SharePoint 2010 and the Site Directory

I’m working with a client right now that has a large SharePoint 2010 deployment (8 web apps, couple hundred site collections (not counting My Sites), a couple thousand sites and about 80,000 users (potential)).  They were in need of a tool to keep site collections and sites categorized – a reasonable request.  I started down the path, like so often before, by setting up the site directory template.

The first thing that I noticed was that it was missing when I went to create a site collection off of the home web app to hold the site directory.  A quick Google Bing search revealed that the site directory template was hidden by default, however, it is still supported and available for  SP2010.  To do that, the following step was performed:

Open C:Program FilesCommon FilesMicrosoft SharedWeb Server Extensions14TEMPLATE1033XMLwebtempsps.xml.  Locate the line that begins with “<Configuration ID=”0″ Title=”Site Directory” Type=”0″ Hidden=”TRUE””.  Change Hidden=”TRUE” to Hidden=”FALSE” and save the file.  Note that this is FULLY SUPPORTED by MSFT and is not a hack.
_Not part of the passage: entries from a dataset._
### config.mk
export PLATFORM = sky130hd
export DESIGN_NAME = mtr_drv
export DESIGN_NICKNAME = d
export VERILOG_FILES = /design/src/rtl/mtr_drv.sv
export SDC_FILE = /design/constraint.sdc
export NUM_CORES = 1
export LEC_CHECK = 0
export ABC_AREA = 1
export BUFFER_PORTS_ARGS = -buffer_cell sky130_fd_sc_hd__buf_2
export CAP_MARGIN = 5
export CORE_MARGIN = 2
export CORE_UTILIZATION = 60
export DETAILED_ROUTE_END_ITERATION = 12
export HOLD_SLACK_MARGIN = 0.02
export PLACE_DENSITY = 0.81
export SLEW_MARGIN = 20
export SYNTH_ARGS = -nofsm -noshare
export SYNTH_HDL_FRONTEND = slang
export SYNTH_SLANG_ARGS = --single-unit
### constraint.sdc
create_clock -name clk -period 3.5 [get_ports clk]
set_clock_uncertainty 0.05 [all_clocks]
set_input_delay 0 -clock clk [delete_from_list [all_inputs] [get_ports clk]]
set_output_delay 0 -clock clk [all_outputs]
set_load 0.005 [all_outputs]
Set up the site directory like normal and then configure the site directory in Central Admin under General Application settings.  So far so good; all is well.

A few days later, as we were approaching the production deployment of the farm, we noticed some odd behavior, some might call it very BAD behavior.  You see, as per MSFT’s newest best practices, claims are the future, and so this farm is using claims mode on all web apps, including the WA that stores the site directory.  However, Central Admin is not set up in claims mode, it uses classic mode.  As a result, now that the site directory settings are configured, any page that requires a web service call into the site directory cats (say, like create site collection) WILL FAIL because the central admin site doesn’t have the right cred store to hit a claims based web app.
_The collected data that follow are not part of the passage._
--- src/rtl/vend_pkg.sv ---
// +----------------------------------------------------------------------------+
// | Package     : vend_pkg                                                     |
// | Description : Shared state encoding, error codes and coin denominations    |
// |               for the multi-product vending controller.                    |
// | Revision    : 1.0                                                          |
// +----------------------------------------------------------------------------+
`default_nettype none

package vend_pkg;

   typedef enum logic [2:0] {
      ST_IDLE   = 3'd0,
      ST_CREDIT = 3'd1,
      ST_VEND   = 3'd2,
      ST_CHANGE = 3'd3
   } vend_state_e;

   localparam logic [1:0] c_err_invalid_coin = 2'd0;
   localparam logic [1:0] c_err_overflow     = 2'd1;
   localparam logic [1:0] c_err_insufficient = 2'd2;
   localparam logic [1:0] c_err_sold_out     = 2'd3;

   localparam logic [3:0] c_coin_1  = 4'd1;
   localparam logic [3:0] c_coin_5  = 4'd5;
   localparam logic [3:0] c_coin_10 = 4'd10;

   function automatic logic coin_is_valid(input logic [3:0] value);
      return (value == c_coin_1) || (value == c_coin_5) || (value == c_coin_10);
   endfunction

endpackage

`default_nettype wire

--- src/rtl/vend_change_pick.sv ---
// +----------------------------------------------------------------------------+
// | Module      : vend_change_pick                                             |
// | Description : Combinational greedy change picker (10/5/1).                 |
// | Revision    : 1.0                                                          |
// +----------------------------------------------------------------------------+
`default_nettype none

module vend_change_pick
   import vend_pkg::*;
#(
   parameter int CREDIT_W = 8
) (
   input  logic [CREDIT_W-1:0] remaining,
   output logic [3:0]          coin_val,
   output logic [CREDIT_W-1:0] remaining_next
);

   localparam logic [CREDIT_W-1:0] c_ten  = CREDIT_W'(c_coin_10);
   localparam logic [CREDIT_W-1:0] c_five = CREDIT_W'(c_coin_5);

   always_comb begin
      coin_val = 4'd0;
      if (remaining >= c_ten) begin
         coin_val = c_coin_10;
      end else if (remaining >= c_five) begin
         coin_val = c_coin_5;
      end else if (remaining != '0) begin
         coin_val = c_coin_1;
      end
      remaining_next = remaining - CREDIT_W'(coin_val);
   end

endmodule

`default_nettype wire

--- src/rtl/vend_ctrl_multi.sv ---
// +----------------------------------------------------------------------------+
// | Module      : vend_ctrl_multi                                              |
// | Description : N-product vending controller with price table, stock,        |
// |               credit, cancel/refund and coin-by-coin change payout.        |
// | Revision    : 1.0                                                          |
// +----------------------------------------------------------------------------+
`default_nettype none

module vend_ctrl_multi
   import vend_pkg::*;
#(
   parameter int                           NUM_PROD    = 4,
   parameter int                           CREDIT_W    = 8,
   parameter int                           STOCK_W     = 4,
   parameter int                           INIT_STOCK  = 5,
   parameter int                           MAX_CREDIT  = 200,
   parameter logic [NUM_PROD*CREDIT_W-1:0] PRICE_TABLE = {8'd20, 8'd15, 8'd10, 8'd5},
   localparam int                          SEL_W       = $clog2(NUM_PROD)
) (
   input  logic                clk,
   input  logic                rst,
   input  logic [3:0]          coin,
   input  logic                coin_insert,
   input  logic [SEL_W-1:0]    product_sel,
   input  logic                dispense_req,
   input  logic                cancel,
   input  logic                restock,
   output logic [CREDIT_W-1:0] credit,
   output logic                dispense,
   output logic [SEL_W-1:0]    dispensed_id,
   output logic [3:0]          coin_out,
   output logic                coin_out_vld,
   output logic                error,
   output logic [1:0]          err_code,
   output logic                busy,
   output logic [2:0]          state
);

   localparam logic [CREDIT_W:0]  c_max_credit = (CREDIT_W+1)'(MAX_CREDIT);
   localparam logic [STOCK_W-1:0] c_init_stock = STOCK_W'(INIT_STOCK);
   localparam logic [SEL_W:0]     c_num_prod   = (SEL_W+1)'(NUM_PROD);

   vend_state_e         state_q, state_d;
   logic [CREDIT_W-1:0] credit_q, credit_d;
   logic [SEL_W-1:0]    sel_id_q, sel_id_d;
   logic                error_q, error_d;
   logic [1:0]          err_code_q, err_code_d;
   logic [STOCK_W-1:0]  stock_q [NUM_PROD];
   logic [STOCK_W-1:0]  stock_d [NUM_PROD];

   logic [CREDIT_W-1:0] price_tab [NUM_PROD];
   logic [CREDIT_W-1:0] price_sel;
   logic [CREDIT_W-1:0] price_vend;
   logic [CREDIT_W:0]   coin_sum;
   logic                sel_ok;
   logic [3:0]          change_coin;
   logic [CREDIT_W-1:0] change_rem;

   for (genvar i = 0; i < NUM_PROD; i++) begin : g_price
      assign price_tab[i] = PRICE_TABLE[i*CREDIT_W +: CREDIT_W];
   end

   // Non-power-of-two product counts leave unused select codes; treat them as sold out.
   assign sel_ok     = {1'b0, product_sel} < c_num_prod;
   assign price_sel  = price_tab[product_sel];
   assign price_vend = price_tab[sel_id_q];
   assign coin_sum   = {1'b0, credit_q} + (CREDIT_W+1)'(coin);

   vend_change_pick #(
      .CREDIT_W (CREDIT_W)
   ) u_change_pick (
      .remaining      (credit_q),
      .coin_val       (change_coin),
      .remaining_next (change_rem)
   );

   always_comb begin
      state_d    = state_q;
      credit_d   = credit_q;
      sel_id_d   = sel_id_q;
      error_d    = 1'b0;
      err_code_d = err_code_q;
      stock_d    = stock_q;

      case (state_q)
         ST_IDLE, ST_CREDIT: begin
            if (cancel) begin
               if (state_q == ST_CREDIT) state_d = ST_CHANGE;
            end else if (coin_insert) begin
               if (!coin_is_valid(coin)) begin
                  error_d    = 1'b1;
                  err_code_d = c_err_invalid_coin;
               end else if (coin_sum > c_max_credit) begin
                  error_d    = 1'b1;
                  err_code_d = c_err_overflow;
               end else begin
                  credit_d = coin_sum[CREDIT_W-1:0];
                  state_d  = ST_CREDIT;
               end
            end else if (dispense_req) begin
               if (!sel_ok || (stock_q[product_sel] == '0)) begin
                  error_d    = 1'b1;
                  err_code_d = c_err_sold_out;
               end else if ({1'b0, credit_q} < {1'b0, price_sel}) begin
                  error_d    = 1'b1;
                  err_code_d = c_err_insufficient;
               end else begin
                  sel_id_d = product_sel;
                  state_d  = ST_VEND;
               end
            end else if (restock && (state_q == ST_IDLE) && sel_ok) begin
               stock_d[product_sel] = c_init_stock;
            end
         end

         ST_VEND: begin
            stock_d[sel_id_q] = stock_q[sel_id_q] - STOCK_W'(1);
            credit_d          = credit_q - price_vend;
            state_d           = (credit_d != '0) ? ST_CHANGE : ST_IDLE;
         end

         ST_CHANGE: begin
            credit_d = change_rem;
            if (change_rem == '0) state_d = ST_IDLE;
         end

         default: state_d = ST_IDLE;
      endcase
   end

   always_ff @(posedge clk or posedge rst) begin
      if (rst) begin
         state_q    <= ST_IDLE;
         credit_q   <= '0;
         sel_id_q   <= '0;
         error_q    <= 1'b0;
         err_code_q <= c_err_invalid_coin;
         for (int i = 0; i < NUM_PROD; i++) stock_q[i] <= c_init_stock;
      end else begin
         state_q    <= state_d;
         credit_q   <= credit_d;
         sel_id_q   <= sel_id_d;
         error_q    <= error_d;
         err_code_q <= err_code_d;
         stock_q    <= stock_d;
      end
   end

   assign credit       = credit_q;
   assign dispense     = (state_q == ST_VEND);
   assign dispensed_id = sel_id_q;
   assign coin_out_vld = (state_q == ST_CHANGE);
   assign coin_out     = coin_out_vld ? change_coin : 4'd0;
   assign error        = error_q;
   assign err_code     = err_code_q;
   assign busy         = (state_q == ST_VEND) || (state_q == ST_CHANGE);
   assign state        = state_q;

endmodule

`default_nettype wire

--- config.mk ---
export PLATFORM = sky130hd
export DESIGN_NAME = vend_ctrl_multi
export DESIGN_NICKNAME = d
export VERILOG_FILES = /design/src/rtl/vend_pkg.sv /design/src/rtl/vend_change_pick.sv /design/src/rtl/vend_ctrl_multi.sv
export SDC_FILE = /design/constraint.sdc
export NUM_CORES = 1
export LEC_CHECK = 0
export CAP_MARGIN = 40
export CORE_ASPECT_RATIO = 0.8
export CORE_MARGIN = 10
export CORE_UTILIZATION = 35
export DETAILED_ROUTE_END_ITERATION = 8
export REMOVE_ABC_BUFFERS = 1
export SLEW_MARGIN = 10
export SYNTH_ARGS = -nofsm -noshare
export SYNTH_HDL_FRONTEND = slang
export SYNTH_SLANG_ARGS = --single-unit
--- constraint.sdc ---
create_clock -name clk -period 2.8 [get_ports clk]
set_input_delay 0.42 -clock clk [delete_from_list [all_inputs] [get_ports clk]]
set_output_delay 0.42 -clock clk [all_outputs]
set_load 0.03 [all_outputs]
==> flow_summary.toml <==
[global_routing]
track_usage = 0.148
grt_pass1_wl_um = 14500
grt_pass1_vias = 2785
grt_overflow_total = 0
grt_max_degree = 32
antenna_found_initial = 0

[drt]
via_per_inst = 5.28
drtAntennaViolNets = 0
first_pass_iters = 4
wl_per_cell_um = 16.9
drtIter0Drc = 213
via_count = 2805
wirelength_um = 8980
drc = 0

[timing]
setup_ws_ns = -0.0199
period_share = 1.01
final.min_clock_period_ns = 2.82
skew_ns = 0.0103
setup_viol_count_final = 1
fmaxAchievable_ghz = 0.355
hold_viol_final = 0
slew_violations = 0
setup_tns_ns = -0.0199
hold_ws_ns = 0.516
rsz0062_at_grt = "yes"

[yosys]
synth-seq-cells = 31
async_flop_share = 1.00
yosysTopAreaCellShare = 0.208
synth_area_per_cell_um2 = 8.61
synth_ff_type = "dfrtp_1"
yosysWarnings = 0
seq_area_frac_synth = 0.284
synth.area.top_cells = "dfrtp_1 (21%), ha_1 (12%), dfstp_2 (7.6%)"
synth_edf_count = 0
syn_inst = 321
netlist_area_um2 = 2760
synth_cell_types = 62
synth_top_area_cell = "dfrtp_1"

[power_and_ir_drop]
switching_share = 0.467
power_frac_seq = 0.161
cellLeakagePower_uw = 0.00180
ir_worst_vdd_uv = 641
power_frac_clock = 0.081
p_per_area_nw_per_um2 = 1390
p_comb_frac = 0.758
internal-power_uw = 3050
switching_power_uw = 2680

[cts]
clock_latency_ns = 0.28
clk_path_buf_depth = 2
hold_buffers = 0
cts_root_buf = "clkbuf_8"
cts_tree = "yes"
clk_pin_slew_ns = 0.08
cts_buffers = 5
cts_sinks = 31
htree_levels = 2

[final_layout]
final_layout_size_suffix_gt1_frac = 0.352
multi_input_area_um2 = 2090
fillers = 685
regArea_um2 = 791
layout.nets = 466
syn2layout_area_growth_pct = 49.1
antenna_cells = 0

[placement]
hpwl_um = 6860
port_buffers = 33
place.gp.congestion = 0.906

[worst_setup_path]
setup.worst_path.start_class = "register"
cp.required_ns = 2.96
worstSetupPathType = "register to register"
critPathArrivalTime_ns = 2.98
path_max_fanout = 4
crit_path_end_kind = "register"

[floorplanning]
core_area_um2 = 7530
die_area_um2 = 11900
die_w_um = 119
initial_core_util = 0.367
pin_count = 35
die_h_um = 99.5
num_rows = 28

[run]
max_cap_viol_count = 0

[min_path]
min_path_type = "primary input to asynchronous set/reset pin"

[run_status]
violations = "negative setup slack"
status = "complete, but fails checks"
logic make-up (layout without fill, tap and decap cells):
family	Yosys count	count (layout)	synth area share
buffers and inverters	33	138	0.0480
XOR/XNOR	14	14	0.0444
other	1	1	0.00136
AND/OR/NAND/NOR	108	108	0.200
flip-flops	31	31	0.284
AO/OA/AOI/OAI	90	90	0.209
adder cells (fa/ha/maj)	29	29	0.139
multiplexers	15	15	0.0734
repair_timing:
item / CTS / global route
buffers inserted: 8 / 2
pin swaps: 23 / 13
cloned: 0 / 0
setup endpoints to repair: 10 / 11
gates resized for setup: 44 / 19
cell usage after synthesis, drive strengths merged (2+ instances only):
cell type and count:
ha 26, a211oi 3, mux4 4, nand3b 2, xor2 6, inv 21, dfstp 8, a31oi 3
o31ai 2, mux2 2, o211ai 2, a311o 2, dfrtp 23, nor4 5, o21ai 38, clkbuf 7
or3 2, or4b 2, o21a 2, nor3 5, fa 3, mux2i 9, xnor2 8, nor2b 5
o22ai 3, and3 2, a311oi 5, a21oi 15, or4 3, buf 5, nand3 10, nor2 26
and2 6, nand2b 4, or2 4, nand2 29, a2111oi 3
power groups by stage:
stage / combinational (uW) / sequential, uW / clock, uW
final: 4340 / 924 / 463
after global routing: 4720 / 946 / 495
after CTS: 4130 / 909 / 469
after detailed placement: 3790 / 892 / 0
after global placement: 3730 / 883 / 0
after floorplan: 1950 / 1170 / 0
worst max-delay path, stage by stage, from the launching register on:
cell and delay (ns):
dfrtp_1 0.39, or3_4 0.42, nor2_4 0.10, buf_6 0.12, nand2_4 0.07, fa_2 0.56
nand4b_1 0.08, a311o_1 0.29, nor4_2 0.27, o21ai_1 0.14, a21oi_1 0.18, a311oi_1 0.07
cell type report:
cell class                 count  area share
multi-input combinational    257       0.506
tap                          105      0.0319
clock buffer                   6      0.0200
clock inverter                 2     0.00850
sequential                    31       0.192
inverter                      21      0.0191
timing repair buffer         109       0.222
through the flow:
step            util  std cells  total power, uW  cell area (um2)  worst slack, ns
2_1_floorplan      -        309             3110             2710           -0.136
3_3_place_gp   0.486        513             4610             3660           -0.431
3_5_place_dp   0.486        513             4680             3660           -0.492
4_1_cts        0.531        529             5500             4000          0.00539
5_1_grt        0.547        531             6160             4120           -0.140
6_report       0.547        531             5730             4120          -0.0199
state kept, by name (all words and copies together), names as in the netlist:
name and cells:
credit 8, state 2, error 1, stock_q 16
dispensed_id 2, err_code 2
path summary, 6_finish.rpt:
path,start,to,slack (ns),cells after the start
min reg2reg,err_code[0],err_code[0],0.52,1
max in group asynchronous,rst,stock_q[0],1.95,3
min in group clk,err_code[0],err_code[0],0.52,1
max,credit[7],state[0],-0.02,11
max reg2reg,credit[7],state[0],-0.02,11
min,rst,stock_q[1],0.52,3
cell usage in the layout (no fill, tap or decap), types with 4 or more instances in the layout:
cell | Yosys | final
buf_4 | 2 | 72
o21ai_0 | 38 | 35
clkdlybuf4s50_1 | 0 | 28
nand2_1 | 28 | 25
nor2_1 | 26 | 24
ha_1 | 26 | 20
dfrtp_1 | 23 | 19
inv_1 | 20 | 18
a21oi_1 | 14 | 11
nand3_1 | 10 | 10
mux2i_1 | 9 | 9
dfstp_2 | 8 | 8
xnor2_1 | 8 | 7
xor2_1 | 6 | 6
ha_4 | 0 | 6
clkbuf_8 | 0 | 6
and2_1 | 5 | 5
buf_6 | 0 | 5
a311oi_1 | 5 | 4
nor3_1 | 5 | 4
or2_2 | 4 | 4
nor2b_1 | 5 | 4
mux4_2 | 4 | 4
dfrtp_2 | 0 | 4
layer usage:
metal  global-route usage  wire length, um  vias to the layer above
li1                     -                -                     1373
met1                0.208             4330                     1358
met2                0.234             4140                       70
met3               0.0271              462                        4
met4               0.0250               53                        0
met5                    0                0                        -
Power figures use the tool's default switching activity.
Four days of MSFT support later, we have found ourselves a genuine bug.  The expected result is that create site collections would work (the workaround was to create site collections in powershell for a few days, not too bad but annoying).  The guidance from MSFT was to either A) not use the Site Directory because it is being deprecated anyways (not an ideal answer) or, put the web app hosting the site directory into standard authentication mode (another not so great answer).  We recommended they submit it as a bug and they have graciously accepted that.  There will be a MSFT KB article coming out soon that I’ll update with and I’ll also keep you posted to see if MSFT accepts it into QFE or Hotfix land (unlikely).

By the way, when asked what MSFT was replacing the deprecating Site Directory…they informed us that they were not replacing it with anything.  That’s a bit of a bummer!  Many thanks to my client and the awesome Jason Himmelstein for all the hard work in supporting this effort!